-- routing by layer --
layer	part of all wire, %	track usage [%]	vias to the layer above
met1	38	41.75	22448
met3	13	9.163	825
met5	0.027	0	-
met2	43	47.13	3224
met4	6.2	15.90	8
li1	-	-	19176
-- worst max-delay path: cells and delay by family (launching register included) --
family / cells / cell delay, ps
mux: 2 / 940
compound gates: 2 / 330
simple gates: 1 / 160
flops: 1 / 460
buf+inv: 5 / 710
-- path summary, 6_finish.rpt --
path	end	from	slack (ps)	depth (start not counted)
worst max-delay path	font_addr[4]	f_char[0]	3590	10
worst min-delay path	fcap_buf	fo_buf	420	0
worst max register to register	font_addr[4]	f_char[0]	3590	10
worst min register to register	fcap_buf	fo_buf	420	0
This is an optimization exercise on Yosys and OpenROAD, whose aim is small area, a short achievable clock period and few clock cycles per item, not a production implementation. The RTL was checked by simulation tests, not by an equivalence proof against the original design.

==> design.v <==
module tbacc_sipround (
    input  wire [63:0] i0,
    input  wire [63:0] i1,
    input  wire [63:0] i2,
    input  wire [63:0] i3,
    output wire [63:0] o0,
    output wire [63:0] o1,
    output wire [63:0] o2,
    output wire [63:0] o3
);
    wire [63:0] a0 = i0 + i1;
    wire [63:0] a1 = {i1[50:0], i1[63:51]} ^ a0;    
    wire [63:0] a0r = {a0[31:0], a0[63:32]};         
    wire [63:0] a2 = i2 + i3;
    wire [63:0] a3 = {i3[47:0], i3[63:48]} ^ a2;    
    wire [63:0] b0 = a0r + a3;
    wire [63:0] b3 = {a3[42:0], a3[63:43]} ^ b0;    
    wire [63:0] b2 = a2 + a1;
    wire [63:0] b1 = {a1[46:0], a1[63:47]} ^ b2;    
    assign o0 = b0;
    assign o1 = b1;
    assign o2 = {b2[31:0], b2[63:32]};               
    assign o3 = b3;
endmodule
module tbacc_sipcore (
    input  wire        clk,
    input  wire [2:0]  op,
    input  wire [63:0] d0,
    input  wire [63:0] d1,
    output wire [63:0] digest
);
    localparam OP_IDLE     = 3'd0;
    localparam OP_CREATE   = 3'd1;
    localparam OP_COMPRESS = 3'd2;
    localparam OP_FROUND1  = 3'd3;
    localparam OP_ROUND    = 3'd4;
    reg  [63:0] v0, v1, v2, v3;
    wire [63:0] r0, r1, r2, r3;
    wire [63:0] in2 = (op == OP_FROUND1)  ? (v2 ^ 64'hff) : v2;
    wire [63:0] in3 = (op == OP_COMPRESS) ? (v3 ^ d0)     : v3;
    tbacc_sipround u_round (
        .i0(v0), .i1(v1), .i2(in2), .i3(in3),
        .o0(r0), .o1(r1), .o2(r2), .o3(r3)
    );
    always @(posedge clk) begin
        case (op)
            OP_CREATE: begin
                v0 <= d0 ^ 64'h736f6d6570736575;
                v1 <= d1 ^ 64'h646f72616e646f6d;
                v2 <= d0 ^ 64'h6c7967656e657261;
                v3 <= d1 ^ 64'h7465646279746573;
            end
            OP_COMPRESS: begin
                v0 <= r0 ^ d0;
                v1 <= r1;
                v2 <= r2;
                v3 <= r3;
            end
            OP_FROUND1, OP_ROUND: begin
                v0 <= r0;
                v1 <= r1;
                v2 <= r2;
                v3 <= r3;
            end
            default: ;
        endcase
    end
    assign digest = v0 ^ v1 ^ v2 ^ v3;
endmodule
module tbacc_tailbuf (
    input  wire [63:0] value,
    input  wire [63:0] word,
    input  wire [3:0]  cnt,
    output wire [63:0] new_value,
    output wire [63:0] chunk,
    output wire        chunk_valid
);
    wire [7:0]   byte_count = value[63:56];
    wire [55:0]  tail       = value[55:0];
    wire [2:0]   c          = value[58:56];
    wire [127:0] ext        = {64'd0, word} << {c, 3'b000};
    wire [63:0]  merged     = {8'd0, tail} | ext[63:0];
    wire [7:0]   new_count  = byte_count + {4'd0, cnt};
    assign chunk_valid = ({1'b0, c} + cnt) >= 4'd8;
    assign chunk       = merged;
    assign new_value   = chunk_valid ? {new_count, ext[119:64]}
                                     : {new_count, merged[55:0]};
endmodule
module tbacc (
    input  wire         clk,
    input  wire         rst,
    input  wire         cmd_valid,
    output wire         cmd_ready,
    input  wire [7:0]   cmd_op,
    input  wire [63:0]  cmd_a,
    input  wire [63:0]  cmd_b,
    output wire         rsp_valid,
    output wire [7:0]   rsp_status,
    output wire [63:0]  rsp_data,
    output wire         mem_req,
    output wire         mem_wide,
    output wire [31:0]  mem_addr,
    input  wire         mem_ack,
    input  wire [63:0]  mem_rdata,
    input  wire         mem_err,
    output wire [63:0]  value_o,
    output wire [15:0]  status_o
);
    localparam OPC_INIT      = 8'h01;
    localparam OPC_COMBINE8  = 8'h10;
    localparam OPC_COMBINE16 = 8'h11;
    localparam OPC_COMBINE32 = 8'h12;
    localparam OPC_COMBINE64 = 8'h13;
    localparam OPC_COMBINEW  = 8'h14;
    localparam OPC_BYTES     = 8'h18;
    localparam OPC_FINALIZE  = 8'h20;
    localparam F_INVALID_STATE = 8'h01;
    localparam F_ILLEGAL       = 8'h03;
    localparam F_MEM           = 8'h04;
    localparam S_IDLE     = 4'd0;
    localparam S_EXEC     = 4'd1;
    localparam S_APPEND   = 4'd2;
    localparam S_COMPRESS = 4'd3;
    localparam S_MEMSEL   = 4'd4;
    localparam S_MEMRD    = 4'd5;
    localparam S_FIN0     = 4'd6;
    localparam S_FIN1     = 4'd7;
    localparam S_FIN2     = 4'd8;
    localparam S_FIN3     = 4'd9;
    localparam S_FINOUT   = 4'd10;
    localparam S_RESP     = 4'd11;
    localparam CORE_IDLE     = 3'd0;
    localparam CORE_CREATE   = 3'd1;
    localparam CORE_COMPRESS = 3'd2;
    localparam CORE_FROUND1  = 3'd3;
    localparam CORE_ROUND    = 3'd4;
    reg [3:0]  state;
    reg [7:0]  op_r;
    reg [63:0] a_r, b_r;
    reg [63:0] value;
    reg [7:0]  fault;
    reg [63:0] pend_word;
    reg [3:0]  pend_cnt;
    reg [63:0] chunk_r;
    reg        in_bytes;     
    reg [32:0] cur;
    reg [31:0] rem;
    reg        wide_r;
    reg [3:0]  grp_left;
    reg [63:0] acc;
    reg [3:0]  acc_cnt;
    reg [7:0]  rsp_status_r;
    reg [63:0] rsp_data_r;
    wire op_reserved = !(op_r == OPC_INIT     || op_r == OPC_COMBINE8  ||
                         op_r == OPC_COMBINE16 || op_r == OPC_COMBINE32 ||
                         op_r == OPC_COMBINE64 || op_r == OPC_COMBINEW  ||
                         op_r == OPC_BYTES     || op_r == OPC_FINALIZE);
    wire is_final  = (value == 64'd1);
    wire [32:0] range_end = {1'b0, a_r[31:0]} + {1'b0, b_r[31:0]};
    wire range_wraps = range_end > 33'h1_0000_0000;
    wire [63:0] tb_new_value;
    wire [63:0] tb_chunk;
    wire        tb_chunk_valid;
    tbacc_tailbuf u_tailbuf (
        .value(value), .word(pend_word), .cnt(pend_cnt),
        .new_value(tb_new_value), .chunk(tb_chunk), .chunk_valid(tb_chunk_valid)
    );
    reg  [2:0]  core_op;
    reg  [63:0] core_d0;
    reg  [63:0] core_d1;
    wire [63:0] core_digest;
    always @(*) begin
        core_op = CORE_IDLE;
        core_d0 = chunk_r;
        core_d1 = b_r;
        case (state)
            S_EXEC:     if (fault == 8'd0 && op_r == OPC_INIT) begin
                            core_op = CORE_CREATE;
                            core_d0 = a_r;
                        end
            S_COMPRESS: core_op = CORE_COMPRESS;
            S_FIN0:     begin
                            core_op = CORE_COMPRESS;
                            core_d0 = value;
                        end
            S_FIN1:     core_op = CORE_FROUND1;
            S_FIN2:     core_op = CORE_ROUND;
            S_FIN3:     core_op = CORE_ROUND;
            default:    ;
        endcase
    end
    tbacc_sipcore u_core (
        .clk(clk), .op(core_op), .d0(core_d0), .d1(core_d1), .digest(core_digest)
    );
    wire [3:0] head_room = 4'd8 - {1'b0, cur[2:0]};
    wire [3:0] rem_small = (rem < 32'd8) ? rem[3:0] : 4'd8;
    wire [3:0] head_cnt  = (head_room < rem_small) ? head_room : rem_small;
    always @(posedge clk) begin
        if (rst) begin
            state        <= S_IDLE;
            value        <= 64'd1;
            fault        <= 8'd0;
            rsp_status_r <= 8'd0;
            rsp_data_r   <= 64'd0;
        end else begin
            case (state)
                S_IDLE: begin
                    if (cmd_valid) begin
                        op_r  <= cmd_op;
                        a_r   <= cmd_a;
                        b_r   <= cmd_b;
                        state <= S_EXEC;
                    end
                end
                S_EXEC: begin
                    rsp_status_r <= 8'd0;
                    rsp_data_r   <= 64'd0;
                    in_bytes     <= 1'b0;
                    if (fault != 8'd0) begin
                        rsp_status_r <= fault;
                        state        <= S_RESP;
                    end else if (op_reserved) begin
                        fault        <= F_ILLEGAL;
                        rsp_status_r <= F_ILLEGAL;
                        state        <= S_RESP;
                    end else if (op_r == OPC_INIT) begin
                        value <= 64'd0;
                        state <= S_RESP;
                    end else if (is_final) begin
                        fault        <= F_INVALID_STATE;
                        rsp_status_r <= F_INVALID_STATE;
                        state        <= S_RESP;
                    end else begin
                        case (op_r)
                            OPC_COMBINE8: begin
                                pend_word <= {56'd0, a_r[7:0]};
                                pend_cnt  <= 4'd1;
                                state     <= S_APPEND;
                            end
                            OPC_COMBINE16: begin
                                pend_word <= {48'd0, a_r[15:0]};
                                pend_cnt  <= 4'd2;
                                state     <= S_APPEND;
                            end
                            OPC_COMBINE32: begin
                                pend_word <= {32'd0, a_r[31:0]};
                                pend_cnt  <= 4'd4;
                                state     <= S_APPEND;
                            end
                            OPC_COMBINE64, OPC_COMBINEW: begin
                                pend_word <= a_r;
                                pend_cnt  <= 4'd8;
                                state     <= S_APPEND;
                            end
                            OPC_BYTES: begin
                                if (range_wraps) begin
                                    fault        <= F_ILLEGAL;
                                    rsp_status_r <= F_ILLEGAL;
                                    state        <= S_RESP;
                                end else begin
                                    in_bytes <= 1'b1;
                                    cur      <= {1'b0, a_r[31:0]};
                                    rem      <= b_r[31:0];
                                    state    <= S_MEMSEL;
                                end
                            end
                            default: state <= S_FIN0;    
                        endcase
                    end
                end
                S_APPEND: begin
                    value   <= tb_new_value;
                    chunk_r <= tb_chunk;
                    if (tb_chunk_valid)
                        state <= S_COMPRESS;
                    else
                        state <= in_bytes ? S_MEMSEL : S_RESP;
                end
                S_COMPRESS: begin
                    state <= in_bytes ? S_MEMSEL : S_RESP;
                end
                S_MEMSEL: begin
                    acc     <= 64'd0;
                    acc_cnt <= 4'd0;
                    if (rem == 32'd0) begin
                        state <= S_RESP;
                    end else if (cur[2:0] == 3'd0 && rem >= 32'd8) begin
                        wide_r   <= 1'b1;
                        grp_left <= 4'd8;
                        state    <= S_MEMRD;
                    end else begin
                        wide_r   <= 1'b0;
                        grp_left <= head_cnt;
                        state    <= S_MEMRD;
                    end
                end
                S_MEMRD: begin
                    if (mem_ack) begin
                        if (mem_err) begin
                            fault        <= F_MEM;
                            rsp_status_r <= F_MEM;
                            state        <= S_RESP;
                        end else if (wide_r) begin
                            pend_word <= mem_rdata;
                            pend_cnt  <= 4'd8;
                            cur       <= cur + 33'd8;
                            rem       <= rem - 32'd8;
                            state     <= S_APPEND;
                        end else begin
                            acc      <= acc | ({56'd0, mem_rdata[7:0]} << {acc_cnt[2:0], 3'b000});
                            acc_cnt  <= acc_cnt + 4'd1;
                            cur      <= cur + 33'd1;
                            rem      <= rem - 32'd1;
                            grp_left <= grp_left - 4'd1;
                            if (grp_left == 4'd1) begin
                                pend_word <= acc | ({56'd0, mem_rdata[7:0]} << {acc_cnt[2:0], 3'b000});
                                pend_cnt  <= acc_cnt + 4'd1;
                                state     <= S_APPEND;
                            end
                        end
                    end
                end
                S_FIN0: state <= S_FIN1;
                S_FIN1: state <= S_FIN2;
                S_FIN2: state <= S_FIN3;
                S_FIN3: state <= S_FINOUT;
                S_FINOUT: begin
                    rsp_data_r <= core_digest;
                    value      <= 64'd1;
                    state      <= S_RESP;
                end
                S_RESP: state <= S_IDLE;
                default: state <= S_IDLE;
            endcase
        end
    end
    assign cmd_ready  = (state == S_IDLE);
    assign rsp_valid  = (state == S_RESP);
    assign rsp_status = rsp_status_r;
    assign rsp_data   = rsp_data_r;
    assign mem_req    = (state == S_MEMRD);
    assign mem_wide   = wide_r;
    assign mem_addr   = cur[31:0];
    assign value_o    = value;
    assign status_o   = {fault, 6'd0, (fault != 8'd0), is_final};
endmodule
This is an optimization exercise on Yosys and OpenROAD, whose aim is small area, not a production implementation. In this exercise RTL edits were held to simulation tests only and were not proved equivalent to the original. Power is estimated from default activity; no workload was simulated.

Setup of wip/pepper:
==> flow/design.v (excerpt) <==
module zacwire_rx (
    input  wire        clk,
    input  wire        rst,
    input  wire [1:0]  cfg_profile,    
    input  wire [15:0] cfg_rate,       
    input  wire        ev_valid,
    input  wire [32:0] ev_word,
    input  wire        cmd_valid,
    input  wire [66:0] cmd_word,
    output wire        cmd_ready,
    output reg         rsp_valid,
    output wire [34:0] rsp_word
);
clock: 20.0 ns
lec_check: 0
cap_margin: 20
core_margin: 2
core_utilization: 60
place_density: 0.75
slew_margin: 20
buffer_ports_args: -buffer_cell sky130_fd_sc_hd__buf_1
cts_args: -sink_clustering_enable -repair_clock_nets -dont_use_dummy_load -buf_list sky130_fd_sc_hd__clkbuf_8 -sink_clustering_size 16 -sink_clustering_max_diameter 50
standard.sh (not shown) runs the stock make flow with config.mk's settings and CLKGATE_MAP_FILE= SYNTH_SCRIPT=/design/flow/synth_recipe.tcl, a recipe that flattens the netlist after the stock synthesis.
==> flow/flow/run.sh <==
#!/bin/bash
# Standard ORFS layout (the standard.sh, standard synthesis unchanged), with
# the port buffers made of the smallest buffer cell and a clock tree of
# smaller buffers without dummy loads.
set -euo pipefail
echo 'export BUFFER_PORTS_ARGS = -buffer_cell sky130_fd_sc_hd__buf_1' >> config.mk
echo 'export CTS_ARGS = -sink_clustering_enable -repair_clock_nets -dont_use_dummy_load -buf_list sky130_fd_sc_hd__clkbuf_8 -sink_clustering_size 16 -sink_clustering_max_diameter 50' >> config.mk
bash standard.sh finish > standard_flow.log 2>&1
diff inputs: wip/pepper => wip/ember
# wip/pepper
export LEC_CHECK = 0
export CAP_MARGIN = 20
export CORE_MARGIN = 2
export CORE_UTILIZATION = 60
export PLACE_DENSITY = 0.75
export SLEW_MARGIN = 20
export BUFFER_PORTS_ARGS = -buffer_cell sky130_fd_sc_hd__buf_1
export CTS_ARGS = -sink_clustering_enable -repair_clock_nets -dont_use_dummy_load -buf_list sky130_fd_sc_hd__clkbuf_8 -sink_clustering_size 16 -sink_clustering_max_diameter 50
create_clock -name core_clock -period 20.0 [get_ports {clk}]
# wip/ember
export LEC_CHECK = 0
export CAP_MARGIN = 20
export CORE_MARGIN = 2
export CORE_UTILIZATION = 40
export PLACE_DENSITY = 0.6
export SLEW_MARGIN = 20
export BUFFER_PORTS_ARGS = -buffer_cell sky130_fd_sc_hd__buf_1
export CTS_ARGS = -sink_clustering_enable -repair_clock_nets -dont_use_dummy_load -buf_list sky130_fd_sc_hd__clkbuf_8 -sink_clustering_size 20 -sink_clustering_max_diameter 60
create_clock -name core_clock -period 20.0 [get_ports {clk}]
==> flow/flow/run.sh <==
#!/bin/bash
# Standard ORFS layout (the standard.sh, standard synthesis unchanged), with
# the port buffers made of the smallest buffer cell and a clock tree of
# smaller buffers without dummy loads.
set -euo pipefail
echo 'export BUFFER_PORTS_ARGS = -buffer_cell sky130_fd_sc_hd__buf_1' >> config.mk
echo 'export CTS_ARGS = -sink_clustering_enable -repair_clock_nets -dont_use_dummy_load -buf_list sky130_fd_sc_hd__clkbuf_8 -sink_clustering_size 20 -sink_clustering_max_diameter 60' >> config.mk
bash standard.sh finish > standard_flow.log 2>&1
Findings:
- Measured against wip/ember, the count of placed standard cells in the final layout, fillers left out of wip/pepper comes out at 0.920 times the reference value.
- In wip/ember, combinational cell fraction of total power is higher than in wip/pepper.
- Between wip/ember and wip/pepper, the number of max-slew violations in the final report figures differ only marginally.
- wip/ember leaves less setup margin than wip/pepper.
This is an optimization exercise on Yosys and OpenROAD, whose aim is small area, a short achievable clock period and few clock cycles, not a production implementation.
Only simulation tests tie the RTL to the original design; equivalence was not proved.
Power and IR drop assume default switching activity.

build 92:
// stele_codec
module stele_codec (
    input  wire        clk,
    input  wire        rst,
    input  wire        cmd_valid,
    output wire        cmd_ready,
    input  wire        cmd_op,         
    input  wire [31:0] pal0,
    input  wire [31:0] pal1,
    input  wire [31:0] pal2,
    input  wire [1:0]  pal_n,
    input  wire [15:0] width,
    input  wire [15:0] height,
    input  wire [31:0] npix,
    input  wire        px_valid,
    output wire        px_ready,
    input  wire [31:0] px_data,
    output wire        bo_valid,
    input  wire        bo_ready,
    output wire [7:0]  bo_data,
    input  wire        bi_valid,
    output wire        bi_ready,
    input  wire        bi_eos,
    input  wire [7:0]  bi_data,
    output wire        po_valid,
    input  wire        po_ready,
    output wire [31:0] po_data,
    output wire        busy,
    output reg         done,
    output reg         err,
    output wire [3:0]  err_kind,
    output reg  [2:0]  err_detail
);
For scale: ~1,600 cells after synthesis, roughly 270 I/O pins, about 15,000 µm² of cells after synthesis.
export LEC_CHECK = 0
export CAP_MARGIN = 20
export CORE_MARGIN = 2
export CORE_UTILIZATION = 40
export CTS_CLUSTER_DIAMETER = 100
export CTS_CLUSTER_SIZE = 30
export SLEW_MARGIN = 20
create_clock -name core_clock -period 10.0 [get_ports {clk}]
standard.sh (not shown) runs the stock make flow with config.mk's settings and CLKGATE_MAP_FILE= SYNTH_SCRIPT=/design/flow/synth_recipe.tcl, a recipe that flattens the netlist after the stock synthesis.
==> flow/flow/run.sh <==
#!/bin/bash
set -euo pipefail
export BUFFER_PORTS_ARGS="-buffer_cell sky130_fd_sc_hd__buf_2"
export SETUP_SLACK_MARGIN=6.0
bash standard.sh finish > standard_flow.log 2>&1
Testbench counts of build 92, summed over its fixed seeds: cycles 95,056.
> inputs changed (build 92 -> build 96)
--- a/flow/config.mk
+++ b/flow/config.mk
@@ -9,5 +9,3 @@
 export CORE_MARGIN = 2
 export CORE_UTILIZATION = 40
-export CTS_CLUSTER_DIAMETER = 100
-export CTS_CLUSTER_SIZE = 30
 export SLEW_MARGIN = 20
Taking build 92 as the reference, in build 96 vias after detailed routing has increased; sequential share of layout area now smaller; number of flops mapped to enable cells by yosys held steady.
Comparing build 92 with build 96, the detailed-route wire length per cell came out essentially unchanged.
Between build 96 and build 92, the met1 capacity usage during global routing does not differ in any meaningful way.
Comparing build 92 with build 96, the multi-input gate area in the final layout came out essentially unchanged.
Overall track demand over capacity in global routing, build 92 and build 96: higher on build 96
Route | build 96 vs build 92 | wire longer in build 96
For build 8, these inputs were changed with respect to build 96:
==> flow/flow/run.sh <==
#!/bin/bash
set -euo pipefail
export BUFFER_PORTS_ARGS="-buffer_cell sky130_fd_sc_hd__buf_2"
export SETUP_SLACK_MARGIN=7
bash standard.sh finish > standard_flow.log 2>&1
[summary]
Compared with build 96, build 8 shows a higher number of optimization iterations in the first detailed-route pass. The number of multi-input combinational cells on build 96 is in line with that on build 8. Compared with build 96, build 8 shows a pre-CTS worst setup slack that is 0.012 ns higher. The lower number of buffers and inverters on the critical path of build 8 and build 96 is in build 8. Detail-routed net length per standard cell ended up 4.0% higher on build 8 than on build 96. Relative to build 96, hold slack has increased by 0.0072 ns in build 8. The sequential share of layout area of build 8 falls short of that of build 96 by 5.0 points. Wire: build 8 routes more than build 96. Launching instance or port of the critical path: k[0] -> build 8, os[0] -> build 96. Taking build 96 as the reference point, the number of design-rule violations left by the first detailed-router iteration of build 8 rises by 2.2%. Build 8 vs build 96: count of plain and timing-repair buffers up in build 8. Build 96 ended up with po_data[27] as its capturing instance or port of the critical path; build 8 ended up with bo_data[2]. When build 8 is measured against build 96, its proportion of total power due to net switching turns out 0.20 points higher.
The inputs of build 93 differ from those of build 8 as listed below.
==> flow/flow/run.sh <==
#!/bin/bash
# Layout flow: the standard ORFS flow, with the port buffers that
# buffer_ports inserts made plain sky130 buffers.
set -euo pipefail
export BUFFER_PORTS_ARGS="-buffer_cell sky130_fd_sc_hd__buf_2"
bash standard.sh finish > standard_flow.log 2>&1
--- a/flow/config.mk
+++ b/flow/config.mk
@@ -6,6 +6,8 @@
 export NUM_CORES = 4
 export LEC_CHECK = 0
+export ABC_CLOCK_PERIOD_IN_PS = 3000
 export CAP_MARGIN = 20
 export CORE_MARGIN = 2
 export CORE_UTILIZATION = 40
+export SETUP_SLACK_MARGIN = 5
 export SLEW_MARGIN = 20
Notes after the runs:
- Having completed the whole flow, build 93 delivered a layout that passed the timing, design-rule and antenna checks.
- Overall track demand over capacity in global routing (lower): build 93
- [compare] base=build 8 new=build 93: adder and majority cell fraction of the synthesized area now sits at about the same level; share of cell area taken by multi-input logic gates lost 0.45 points; power after layout went down by about 14%; wire length of the first global-routing pass has decreased.
- The destination of the critical timing path comes out bo_data[6] in one run and bo_data[2] in the other, namely in build 93 and build 8 respectively.
- Going from build 8 to build 93, post-CTS repair timing setup buffer count fell by 91, achievable frequency fell by about 12%.


Another version of the RTL of stele_codec (not shown whole).
Size in the first run: roughly 1400 cells after synthesis, about 0.014 sq mm of cells after synthesis.
## stele_codec
module stele_codec (
    input  wire        clk,
    input  wire        rst,
    input  wire        cmd_valid,
    output wire        cmd_ready,
    input  wire        cmd_op,         
    input  wire [31:0] pal0,
    input  wire [31:0] pal1,
    input  wire [31:0] pal2,
    input  wire [1:0]  pal_n,
    input  wire [15:0] width,
    input  wire [15:0] height,
    input  wire [31:0] npix,
    input  wire        px_valid,
    output wire        px_ready,
    input  wire [31:0] px_data,
    output wire        bo_valid,
    input  wire        bo_ready,
    output wire [7:0]  bo_data,
    input  wire        bi_valid,
    output wire        bi_ready,
    input  wire        bi_eos,
    input  wire [7:0]  bi_data,
    output wire        po_valid,
    input  wire        po_ready,
    output wire [31:0] po_data,
    output wire        busy,
    output reg         done,
    output reg         err,
    output wire [3:0]  err_kind,
    output reg  [2:0]  err_detail
);
Settings: LEC_CHECK=0, CAP_MARGIN=20, CORE_MARGIN=2, CORE_UTILIZATION=40, CTS_CLUSTER_DIAMETER=100, CTS_CLUSTER_SIZE=30, SLEW_MARGIN=20; clock period 10.0 ns.
==> flow/flow/run.sh <==
#!/bin/bash
set -euo pipefail
export BUFFER_PORTS_ARGS="-buffer_cell sky130_fd_sc_hd__buf_1"
export SETUP_SLACK_MARGIN=6.1
export SETUP_REPAIR_SEQUENCE="unbuffer,sizedown,sizeup,swap"
bash standard.sh finish > standard_flow.log 2>&1
Testbench counts at the start, summed over its fixed seeds: cycles 95,184.
Change:
==> flow/flow/run.sh (replaced) <==
#!/bin/bash
set -euo pipefail
export BUFFER_PORTS_ARGS="-buffer_cell sky130_fd_sc_hd__buf_1"
export SETUP_SLACK_MARGIN=6.0
bash standard.sh finish > standard_flow.log 2>&1
--- a/flow/config.mk
+++ b/flow/config.mk
@@ -8,5 +8,5 @@
 export CAP_MARGIN = 20
 export CORE_MARGIN = 2
-export CORE_UTILIZATION = 40
+export CORE_UTILIZATION = 55
 export CTS_CLUSTER_DIAMETER = 100
 export CTS_CLUSTER_SIZE = 30
What happened:
- The new run completed without violations
- combinational power hardly moves
- cell count drops by a few percent
- clock power grows by a few percent
- total power falls slightly
- area after synthesis is unchanged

§ **What you have to do**: Copy each line of the material where "Comparing" is found.

§ **Solution**:
Comparing build 92 with build 96, the detailed-route wire length per cell came out essentially unchanged.
Comparing build 92 with build 96, the multi-input gate area in the final layout came out essentially unchanged.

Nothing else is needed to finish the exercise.